YOLOv5, YOLOv8 and YOLOv10: The Go-To Detectors for Real-time Vision
Muhammad Hussain
TL;DR
This paper surveys the evolution of the YOLO family with a focus on YOLOv5, YOLOv8, and YOLOv10, examining architectural shifts, performance trends, and edge-deployment suitability. It highlights how CSPDarknet-based backbones, PANet-based fusions, and progressive head designs contributed to improved speed-accuracy trade-offs, culminating in YOLOv10’s NMS-free training and inference, spatial-channel decoupling, and large-kernel features. The analysis reveals a clear trajectory toward more efficient, scalable, and edge-friendly detectors, while providing guidance on selecting variants based on hardware constraints and application needs.

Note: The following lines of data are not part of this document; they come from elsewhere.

$ cat config.mk
export PLATFORM = sky130hd
export DESIGN_NAME = fifo_rd_packer
export DESIGN_NICKNAME = d
export VERILOG_FILES = /design/src/rtl/fifo_rd_packer.sv
export SDC_FILE = /design/constraint.sdc
export NUM_CORES = 1
export LEC_CHECK = 0
export CORE_MARGIN = 3
export CORE_UTILIZATION = 47
export DETAILED_ROUTE_END_ITERATION = 10
export GPL_TIMING_DRIVEN = 0
export PLACE_DENSITY = 0.75
export SLEW_MARGIN = 0
export SYNTH_ARGS = -nofsm -noshare
export SYNTH_HDL_FRONTEND = slang
export SYNTH_HIERARCHICAL = 1
export SYNTH_SLANG_ARGS = --single-unit
$ cat constraint.sdc
create_clock -name rd_clk -period 1.8 [get_ports rd_clk]
set_input_delay 0.18 -clock rd_clk [delete_from_list [all_inputs] [get_ports rd_clk]]
set_output_delay 0.18 -clock rd_clk [all_outputs]
set_load 0.005 [all_outputs]
$ cat src/rtl/fifo_rd_packer.sv
// Read-side drain of the async FIFO: pops one word every 3 cycles and packs PACK words into one beat.
// Optional macro RD_PACK_TIMEOUT_EN flushes a partial beat after TIMEOUT idle cycles.

module fifo_rd_packer_lane #(
  parameter int WIDTH = 8
) (
  input  logic             i_clk,
  input  logic             i_rst,
  input  logic             i_wr,
  input  logic             i_clr,
  input  logic [WIDTH-1:0] i_d,
  output logic [WIDTH-1:0] o_q
);
  always_ff @(posedge i_clk or posedge i_rst) begin
    if (i_rst)      o_q <= '0;
    else if (i_clr) o_q <= '0;
    else if (i_wr)  o_q <= i_d;
  end
endmodule

module fifo_rd_packer #(
  parameter int WIDTH   = 8,
  parameter int PACK    = 4,
  parameter int TIMEOUT = 16
) (
  input  logic                       rd_clk,
  input  logic                       res,
  input  logic                       empty,
  input  logic [WIDTH-1:0]           rdata,
  output logic                       rd_en,
  input  logic                       flush,
  output logic [WIDTH*PACK-1:0]      out_data,
  output logic [$clog2(PACK+1)-1:0]  out_cnt,
  output logic                       out_valid,
  input  logic                       out_ready,
  output logic [15:0]                word_cnt
);
  localparam int CW = $clog2(PACK+1);

  typedef enum logic [1:0] {S_IDLE, S_POP, S_CAPT, S_SEND} state_t;

  state_t                       r_state;
  logic [CW-1:0]                r_lane;
  logic [PACK-1:0][WIDTH-1:0]   w_buf;
  logic [PACK-1:0]              w_lane_wr;
  logic                         w_clr;
  logic                         w_tmo;
  logic                         w_go_send;

  // Buffer is cleared on handshake so unfilled lanes of the next beat read as zero.
  assign w_clr = (r_state == S_SEND) && out_ready;

  genvar g;
  generate
    for (g = 0; g < PACK; g++) begin : g_lane
      assign w_lane_wr[g] = (r_state == S_CAPT) && (r_lane == CW'(g));
      fifo_rd_packer_lane #(.WIDTH(WIDTH)) u_lane (
        .i_clk (rd_clk),
        .i_rst (res),
        .i_wr  (w_lane_wr[g]),
        .i_clr (w_clr),
        .i_d   (rdata),
        .o_q   (w_buf[g])
      );
    end
  endgenerate

`ifdef RD_PACK_TIMEOUT_EN
  localparam int TW = $clog2(TIMEOUT+1);
  logic [TW-1:0] r_idle;
  assign w_tmo = (r_lane != '0) && empty && (int'(r_idle) == TIMEOUT-1);
`else
  assign w_tmo = 1'b0;
`endif

  assign w_go_send = (r_lane == CW'(PACK)) || (flush && (r_lane != '0)) || w_tmo;

  always_ff @(posedge rd_clk or posedge res) begin
    if (res) begin
      r_state   <= S_IDLE;
      r_lane    <= '0;
      rd_en     <= 1'b0;
      out_valid <= 1'b0;
      out_data  <= '0;
      out_cnt   <= '0;
      word_cnt  <= '0;
`ifdef RD_PACK_TIMEOUT_EN
      r_idle    <= '0;
`endif
    end else begin
      case (r_state)
        S_IDLE: begin
          if (w_go_send) begin
            r_state   <= S_SEND;
            out_valid <= 1'b1;
            out_data  <= w_buf;
            out_cnt   <= r_lane;
`ifdef RD_PACK_TIMEOUT_EN
            r_idle    <= '0;
`endif
          end else if (!empty) begin
            r_state <= S_POP;
            rd_en   <= 1'b1;
`ifdef RD_PACK_TIMEOUT_EN
            r_idle  <= '0;
`endif
          end
`ifdef RD_PACK_TIMEOUT_EN
          else if (r_lane != '0) begin
            r_idle <= r_idle + 1'b1;
          end
`endif
        end
        S_POP: begin
          rd_en   <= 1'b0;
          r_state <= S_CAPT;
        end
        // rdata is valid this cycle, one edge after the FIFO sampled rd_en.
        S_CAPT: begin
          r_lane   <= r_lane + 1'b1;
          word_cnt <= word_cnt + 16'd1;
          r_state  <= S_IDLE;
        end
        S_SEND: begin
          if (out_ready) begin
            out_valid <= 1'b0;
            r_lane    <= '0;
            r_state   <= S_IDLE;
          end
        end
        default: r_state <= S_IDLE;
      endcase
    end
  end
endmodule
# ---- Yosys cells after proc, flatten, opt, wreduce, memory -nomap -nowiden
# Cells that the tools add are included.
dict set report totals {
  regBits 90
  out_inout_bits 53
  elab_cells 67
}
dict set report classes {
  addsub 2
  eq_ne 12
  n_mux 20
  reduce_logical 22
}
# cell n
set ops {}
lappend ops {{$mux 8} 8}
lappend ops {{$add 16x1->16 const B} 1}
lappend ops {{$reduce_bool 2->1} 7}
lappend ops {{$ne 2x2->1 const B} 4}
lappend ops {{$pmux 2 s4} 1}
lappend ops {{$eq 3x2->1 const B} 2}
lappend ops {{$logic_and 1x1->1} 6}
lappend ops {{$mux 2} 3}
lappend ops {{$pmux 3 s2} 1}
lappend ops {{$reduce_and 2->1} 3}
lappend ops {{$reduce_and 3->1} 2}
lappend ops {{$eq 2x2->1 const B} 2}
lappend ops {{$mux 1} 4}
lappend ops {{$pmux 1 s2} 2}
lappend ops {{$add 3x1->3 const B} 1}
lappend ops {{$eq 3x1->1 const B} 1}
lappend ops {{$eq 3x3->1 const B} 1}
lappend ops {{$logic_not 3->1} 1}
lappend ops {{$mux 3} 1}
lappend ops {{$ne 3x3->1 const B} 1}
lappend ops {{$reduce_bool 3->1} 1}
lappend ops {{$eq 2x1->1 const B} 1}
lappend ops {{$logic_not 2->1} 1}
lappend ops {{$logic_or 1x1->1} 1}

# ---- Longest topological paths before layout
# Gate-level depths: netlist of the first run.
dict set report logic_depth {
  depth_word 5
  mapped_depth 8
}

# ---- Modules after synthesis
# The synthesis of the first run kept the hierarchy.
# mod instances cells_each area_per_inst_um2
set by_module_without_submodules {}
lappend by_module_without_submodules {fifo_rd_packer 1 178 2389.8}
lappend by_module_without_submodules {fifo_rd_packer_lane 4 27 329.1}

# ---- Worst setup path after synthesis of the first run
# OpenSTA, ideal clock, no wires.
dict set report synth_timing {
  kind {register -> register}
  startpoint {register r_lane[0]}
  endpoint {register out_data[1]}
  t_arrival_ns 1.712
  path_slack_ns -0.037
  path_stages_with_launch 8
  n_path_buf 2
  period_less_slack_ns 1.837
  cell_sequence {dfrtp_1 inv_1 ha_1 mux2i_1 or3_4 buf_6 buf_6 mux2_4}
}
dict set report synth_between {
  elab_chain_len 4
  word_cells_on_any_way 5
  classes_between {eq/ne: 1; reduce/logical: 4}
}
# element line
set synth_lines {}
lappend synth_lines {{start: declaration} 43} ;# logic [CW-1:0] r_lane;
lappend synth_lines {{start signal: assignment} 120} ;# r_lane <= r_lane + 1'b1;
lappend synth_lines {{$reduce_bool 3->1} 76} ;# assign w_go_send = (r_lane == CW'(PACK)) || (flush && (r_lane != '0)) || w_tmo;
lappend synth_lines {{$logic_and 1x1->1} 76}
lappend synth_lines {{$logic_or 1x1->1 (*)} 76}
lappend synth_lines {{$reduce_and 2->1 (no line) (*)} --}
lappend synth_lines {{end signal: assignment} 96} ;# out_data <= w_buf;
lappend synth_lines {{end: declaration} 32} ;# output logic [WIDTH*PACK-1:0] out_data,
# Mark *: on every way between the ends. The rest lies on a longest branch, timed or not.
# A chain may end at the register's enable or synchronous reset.

# ---- Final worst setup path of the first run
dict set report layout_timing {
  startpoint {register r_lane[0]}
  endpoint {register out_data[31]}
}
# Same word-level chain as after synthesis.

==> impl_metrics.ini, run 1 <==
[outcome]
run_status = finished with violations
failed_checks = negative setup slack

[sta]
finalMaxSlewViolations = 0
hold_slack_ns = 0.267
report.final.setup_viol = 6
post-route-min-period_ns = 1.82
maximum_frequency_from_static_timing_analysis_mhz = 549
worst_slew_margin_rel_pct = 57.5
measured_slew_at_the_worst_slew_check_pin_ns = 0.631
finalClockSkew_ns = 0.0111
final_critical_path_setup_slack_ns = -0.0209
finalHoldViolCount = 0
rsz0062_at_grt = true
layout_worst_path_cycle_share_pct = 101

[floorplanning]
starting_density_pct = 49.8
die_height_um = 94.8
rows = 31
die_width_um = 94.8
die_area_mm2 = 0.00899
core_area_mm2 = 0.00745
pin_count = 66

[synth]
synth_top_cells_by_count = sky130_fd_sc_hd__dfrtp_1 (90), sky130_fd_sc_hd__nor2_1 (37), sky130_fd_sc_hd__mux2i_1 (33)
netlist_top_cells_area = sky130_fd_sc_hd__dfrtp_1 (61%), sky130_fd_sc_hd__mux2i_1 (8.9%), sky130_fd_sc_hd__mux2_2 (8.8%)
synth.yosys.warnings = 6
synthFlopType = sky130_fd_sc_hd__dfrtp_1
yosysSeqAreaShare_pct = 60.8
synth_cells = 286
syn_area_mm2 = 0.00371
net_count_of_the_mapped_netlist = 305
synth_most_common_cell = sky130_fd_sc_hd__dfrtp_1
ys_types = 27
synth_top_area_cell = sky130_fd_sc_hd__dfrtp_1
synth-edff-count = 0
postSynth.asyncResetShare_pct = 100
ys_ff_latch = 90
proportion_of_netlist_area_held_by_the_largest_area_contributor_pct = 60.8
avgSynthCellArea_um2 = 13.0

[global_routing]
pin_count_of_the_biggest_net_entering_global_routing = 38
global_route.overflow_total = 0
grt_antenna_before_repair = 0
first_global_vias = 2477
grt_pass1_wl_um = 12500
gr-usage-all-layers_pct = 18.5

[clock_network]
cts-root-to-sink-buffers = 2
cts_inserted_buffers = 9
htree_num_levels = 3
clock_sinks = 90
clkSlewWorstSetupHoldPaths_ns = 0.09
cts.hold.buffers_added = 0
clock_insertion_delay_worst_skew_ns = 0.34
tritoncts = done
clock-root-buffer = sky130_fd_sc_hd__clkbuf_8

[detailed_routing]
finalWirelength_um = 7600
avgViaCountPerCell = 5.03
routed-via-count = 2392
drt-initial-drc-count = 133
drt_drc_violations_left = 0
drt-pass1-iter-count = 4
avgRoutedWirePerCell_um = 16.0
ant_nets = 0

[final_layout]
nFillCells = 584
syn_to_final_growth_pct = 31.2
finalNetCount = 391
share_of_cells_above_drive_strength_1_pct = 20.2
sequential_cell_area_mm2 = 0.00225
insertedDiodeCount = 0
multiInputGateArea_mm2 = 0.00134

[critical_path]
cp_data_required_time_ns = 2.02
cpMostUsedCell = sky130_fd_sc_hd__buf_8
crit_path_max_fanout = 8
start_kind = flip-flop
worst_ep_arrival_ns = 2.04
critical-path-slowest-cell = sky130_fd_sc_hd__dfrtp_1
critPathMaxStageDelay_ns = 0.37
critPathBufInv = 3
setup.worst_path.end_class = flip-flop
cells_traversed_along_the_worst_timing_path = inv_2 > ha_4 > mux2i_4 > or3_4 > buf_8 > buf_8 > mux2_4
start_to_end_type_of_the_worst_setup_path = reg2reg
cell_family_contributing_the_most_delay_on_the_critical_path = multiplexers
timing.reg2reg.setup_slack_ns = -0.02

[hold_path]
type_of_the_worst_min_delay_path = in2async

[power]
finalPower_uw = 7710
worst_ir_drop_vdd_mv = 0.708
leakage_uw = 0.00228
power.density_cell_area_mw_per_mm2 = 1590

[place]
place.gp.congestion = 0.767
pre_cts_slack_ns = -0.111
dp_hpwl_um = 5300
io_buffer_count = 65

[job]
drv.max_cap_violation_count = 0
[layout by cell type (no fill, tap or decap), types with 2 or more instances in the layout]
master,n
sky130_fd_sc_hd__dfrtp_1,90
sky130_fd_sc_hd__clkdlybuf4s50_1,65
sky130_fd_sc_hd__nor2_1,36
sky130_fd_sc_hd__mux2i_1,32
sky130_fd_sc_hd__mux2_2,29
sky130_fd_sc_hd__nand2_1,16
sky130_fd_sc_hd__xnor2_1,10
sky130_fd_sc_hd__clkbuf_8,9
sky130_fd_sc_hd__inv_1,8
sky130_fd_sc_hd__and3_1,8
sky130_fd_sc_hd__buf_4,8
sky130_fd_sc_hd__o21ai_0,6
sky130_fd_sc_hd__xor2_1,5
sky130_fd_sc_hd__ha_1,5
sky130_fd_sc_hd__nand3_1,4
sky130_fd_sc_hd__buf_1,4
sky130_fd_sc_hd__buf_6,4
sky130_fd_sc_hd__buf_2,3
sky130_fd_sc_hd__mux2_4,3
sky130_fd_sc_hd__a21oi_1,3
sky130_fd_sc_hd__inv_2,3
sky130_fd_sc_hd__inv_6,3
sky130_fd_sc_hd__bufinv_16,3
sky130_fd_sc_hd__buf_8,2
sky130_fd_sc_hd__nand4_1,2
sky130_fd_sc_hd__buf_12,2
[through the flow]
step	TNS, ns	instances	area [um^2]	util (%)
2_1_floorplan	0	286	3720	-
3_3_place_gp	-64.86	450	4500	60.4
3_5_place_dp	-2.10	451	4520	60.7
4_1_cts	-0.0148	474	4840	65.0
5_1_grt	-1.00	476	4860	65.3
6_report	-0.0474	476	4860	65.3
[what timing repair did]
action,CTS,global route
gates resized for setup,4,2
endpoints found under the setup margin,25,57
setup buffers,7,2
[sequential cells by signal, summed over array words and instances, names as in the netlist]
name               count
r_lane                 3
out_data              32
g_lane.u_lane/o_q     32
out_valid              1
r_state                2
rd_en                  1
word_cnt              16
out_cnt                3
[per-layer routing]
metal | global-route usage (%) | wire, um | up-vias
met5 | 0 | 0 | -
met1 | 26.2 | 3490 | 1214
li1 | - | - | 1127
met4 | 5.05 | 53 | 0
met3 | 4.22 | 278 | 4
met2 | 28.9 | 3780 | 47
[logic make-up (layout without fill, tap and decap cells)]
logic type | Yosys count | in the layout | synth area share, %
and+or+nand+nor | 73 | 73 | 8.98
DFF | 90 | 90 | 60.8
xor gates and xnor gates | 15 | 15 | 3.54
AOI/OAI and AO/OA | 13 | 13 | 1.99
buffers and inverters | 24 | 115 | 3.75
adders and majority gates | 6 | 6 | 2.03
muxes | 65 | 65 | 18.9
[area by class of cell]
type                       instances  share of cell area [%]
inverter                          11                   0.849
timing repair buffer              75                    15.4
buffer                            13                    2.16
clock buffer                       9                    2.55
tap                               99                    2.55
clock inverter                     7                    2.50
multi-input combinational        172                    27.6
sequential                        90                    46.3
[final timing paths]
kind,startpoint,end,cells past startpoint
min in group rd_clk,word_cnt[15],word_cnt[15],1
worst max register to register,r_lane[0],out_data[31],7
max in group asynchronous,res,out_data[12],3
worst max-delay path,r_lane[0],out_data[31],7
worst min register to register,word_cnt[15],word_cnt[15],1
worst min-delay path,res,g_lane[1].u_lane/o_q[5],2
[where the power goes]
part           leakage, uW  switching (uW)  internal, uW
registers          0.00119             486          2770
clock network     0.000125             721           936
logic             0.000961            1130          1670
No activity file was read; power rests on OpenSTA's default activity.
==> run 2: changes to the inputs <==
--- a/config.mk
+++ b/config.mk
@@ -8,6 +8,7 @@
 export CORE_MARGIN = 3
 export CORE_UTILIZATION = 47
 export DETAILED_ROUTE_END_ITERATION = 10
+export GPL_ROUTABILITY_DRIVEN = 1
 export GPL_TIMING_DRIVEN = 0
 export PLACE_DENSITY = 0.75
 export SLEW_MARGIN = 0
==> results of run 2 <==
Same layout as run 1: the final DEF is identical, and so are final timing and power.
==> run 3: changes to the inputs <==
--- a/config.mk
+++ b/config.mk
@@ -11,6 +11,7 @@
 export GPL_ROUTABILITY_DRIVEN = 1
 export GPL_TIMING_DRIVEN = 0
 export PLACE_DENSITY = 0.75
+export SETUP_SLACK_MARGIN = 0.3
 export SLEW_MARGIN = 0
 export SYNTH_ARGS = -nofsm -noshare
 export SYNTH_HDL_FRONTEND = slang
==> constraint.sdc (replaced) <==
create_clock -name rd_clk -period 1.8 [get_ports rd_clk]
set_input_delay 0.45 -clock rd_clk [delete_from_list [all_inputs] [get_ports rd_clk]]
set_output_delay 0.45 -clock rd_clk [all_outputs]
set_load 0.005 [all_outputs]
==> impl_metrics.ini, run 3 (synthesis gave the netlist of run 1 again) <==
[floorplanning]
die_height_um = 94.8
starting_density_pct = 49.8
pin_count = 66
core_area_mm2 = 0.00745
die_area_mm2 = 0.00899
rows = 31
die_width_um = 94.8

[critical_path]
start_kind = flip-flop
cpMostUsedCell = sky130_fd_sc_hd__buf_8
worst_ep_arrival_ns = 2.13
cp_data_required_time_ns = 2.04
cells_traversed_along_the_worst_timing_path = inv_2 > ha_4 > mux2i_4 > or3_4 > buf_8 > buf_8 > mux2_4
critPathLaunch = r_lane[0]
crit_path_max_fanout = 5
critPathMaxStageDelay_ns = 0.39
critical-path-slowest-cell = sky130_fd_sc_hd__dfrtp_1
setup.worst_path.end_class = flip-flop
r2r-start = r_lane[0]
start_to_end_type_of_the_worst_setup_path = reg2reg

[job]
drv.max_cap_violation_count = 0

[power]
switching_power_uw = 2520
p_clk_share_pct = 19.4
power.share.switching_pct = 31.6
leakage_uw = 0.00261
worst_ir_drop_vdd_mv = 0.678
seq_power_share_pct = 40.4
power.combinational.fraction_pct = 40.2
power.density_cell_area_mw_per_mm2 = 1530
power_report.internal_total_uw = 5450

[detailed_routing]
finalWirelength_um = 8300
drt_drc_violations_left = 0
drt-initial-drc-count = 109
drt-pass1-iter-count = 4
routed-via-count = 2566
avgViaCountPerCell = 5.03
ant_nets = 0
avgRoutedWirePerCell_um = 16.3

[sta]
final_critical_path_setup_slack_ns = -0.0862
finalMaxSlewViolations = 0
finalHoldViolCount = 0
finalClockSkew_ns = 0.0133
worst_slew_margin_rel_pct = 54.6
measured_slew_at_the_worst_slew_check_pin_ns = 0.680
layout_worst_path_cycle_share_pct = 105
post-route-min-period_ns = 1.89
maximum_frequency_from_static_timing_analysis_mhz = 530
fin_tns_setup_ns = -1.69
hold_slack_ns = 0.502
report.final.setup_viol = 35
rsz0062_at_grt = true

[global_routing]
global_route.overflow_total = 0
first_global_vias = 2536
gr-usage-all-layers_pct = 19.4
grt_antenna_before_repair = 0
pin_count_of_the_biggest_net_entering_global_routing = 30
grt_pass1_wl_um = 13000

[hold_path]
type_of_the_worst_min_delay_path = reg2reg
startpoint_of_the_worst_hold_path = out_data[3]

[final_layout]
layout_commonest_cell = sky130_fd_sc_hd__dfrtp_1
syn_to_final_growth_pct = 40.8
instances_no_fill = 510
layout_top_registers = g_lane.u_lane/o_q: 32 flops, out_data: 32 flops, word_cnt: 16 flops
finalNetCount = 425
insertedDiodeCount = 0
share_of_cells_above_drive_strength_1_pct = 31.1
layout.cells.most_common_list = sky130_fd_sc_hd__dfrtp_1 (88), sky130_fd_sc_hd__buf_4 (35), sky130_fd_sc_hd__nor2_1 (34)

[clock_network]
tritoncts = done
cts-root-to-sink-buffers = 2
clock-root-buffer = sky130_fd_sc_hd__clkbuf_8
cts.hold.buffers_added = 0
cts_inserted_buffers = 9
clock_insertion_delay_worst_skew_ns = 0.36
htree_num_levels = 3
clock_sinks = 90
clkSlewWorstSetupHoldPaths_ns = 0.09

[place]
pre_cts_slack_ns = -0.327
place.gp.congestion = 0.766
dp_hpwl_um = 5200
dp_cells = 450
io_buffer_count = 65

[outcome]
failed_checks = negative setup slack
run_status = finished with violations
run 3: changes by cell type in the layout (fill, tap and decap cells not counted), moves of 3 or more:
cell and change:
sky130_fd_sc_hd__buf_4 +27, sky130_fd_sc_hd__buf_2 -3, sky130_fd_sc_hd__buf_6 +4, sky130_fd_sc_hd__nand2_1 -3
sky130_fd_sc_hd__ha_1 -3, sky130_fd_sc_hd__o21ai_0 -4, sky130_fd_sc_hd__nand2_2 +3, sky130_fd_sc_hd__clkdlybuf4s50_1 -53
sky130_fd_sc_hd__dlygate4sd2_1 +27, sky130_fd_sc_hd__o21ai_2 +3, sky130_fd_sc_hd__clkdlybuf4s15_1 +26
run 3: layout make-up:
class                      instances  area [um^2]
tap                               99          124
multi-input combinational        172         1440
clock buffer                      10          138
fill                             525         2230
buffer                            13          124
clock inverter                     6         87.6
timing repair inverter             1         7.51
sequential                        90         2250
timing repair buffer             108         1000
inverter                          11         45.0
run 3: repair_timing:
action                     in CTS  in global routing
setup buffers                  26                 16
setup endpoints to repair     179                109
gates resized for setup        64                 62
pin swaps                       1                 15
cloned                          1                  1
run 3: power groups by stage:
stage	logic (uW)	registers, uW	clock network, uW
after detailed placement	2590	3290	0
final	3200	3220	1550
after global placement	2510	3270	0
after global routing	3500	3310	1670
after CTS	2720	3190	1570
after floorplan	1480	3200	0
run 3: per-stage QoR:
step           area [um^2]  utilization, %  total power (uW)
2_1_floorplan         3730               -              4680
3_3_place_gp          4500            60.4              5780
3_5_place_dp          4500            60.4              5880
4_1_cts               4910            65.9              7480
5_1_grt               5220            70.1              8480
6_report              5220            70.1              7970
run 3: path summary, 6_finish.rpt:
check	to	slack [ns]	cells after the start
max	out_data[1]	-0.09	7
min	out_data[3]	0.50	1
max reg2reg	out_data[1]	-0.09	7
min reg2reg	out_data[3]	0.50	1
max in group asynchronous	r_state[0]	0.64	2
min in group asynchronous	g_lane[0].u_lane/o_q[5]	0.59	2
run 3: critical path: cells and delay by family (launching register included):
kind	cells	cell delay, ns
mux	2	0.47
flops	1	0.39
simple gates	1	0.38
buf+inv	3	0.34
fa+ha+maj	1	0.17
run 3: per-layer routing:
metal / up-vias / wire (um) / global-route usage, %
met5: - / 0 / 0
met4: 0 / 121 / 7.21
met3: 8 / 379 / 4.06
met2: 67 / 4170 / 30.2
met1: 1293 / 3630 / 26.8
li1: 1198 / - / -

Overall, the work underscores the practical impact of these advances for real-time vision in resource-constrained environments.
Abstract
This paper presents a comprehensive review of the evolution of the YOLO (You Only Look Once) object detection algorithm, focusing on YOLOv5, YOLOv8, and YOLOv10. We analyze the architectural advancements, performance improvements, and suitability for edge deployment across these versions. YOLOv5 introduced significant innovations such as the CSPDarknet backbone and Mosaic Augmentation, balancing speed and accuracy. YOLOv8 built upon this foundation with enhanced feature extraction and anchor-free detection, improving versatility and performance. YOLOv10 represents a leap forward with NMS-free training, spatial-channel decoupled downsampling, and large-kernel convolutions, achieving state-of-the-art performance with reduced computational overhead. Our findings highlight the progressive enhancements in accuracy, efficiency, and real-time performance, particularly emphasizing their applicability in resource-constrained environments. This review provides insights into the trade-offs between model complexity and detection accuracy, offering guidance for selecting the most appropriate YOLO version for specific edge computing applications.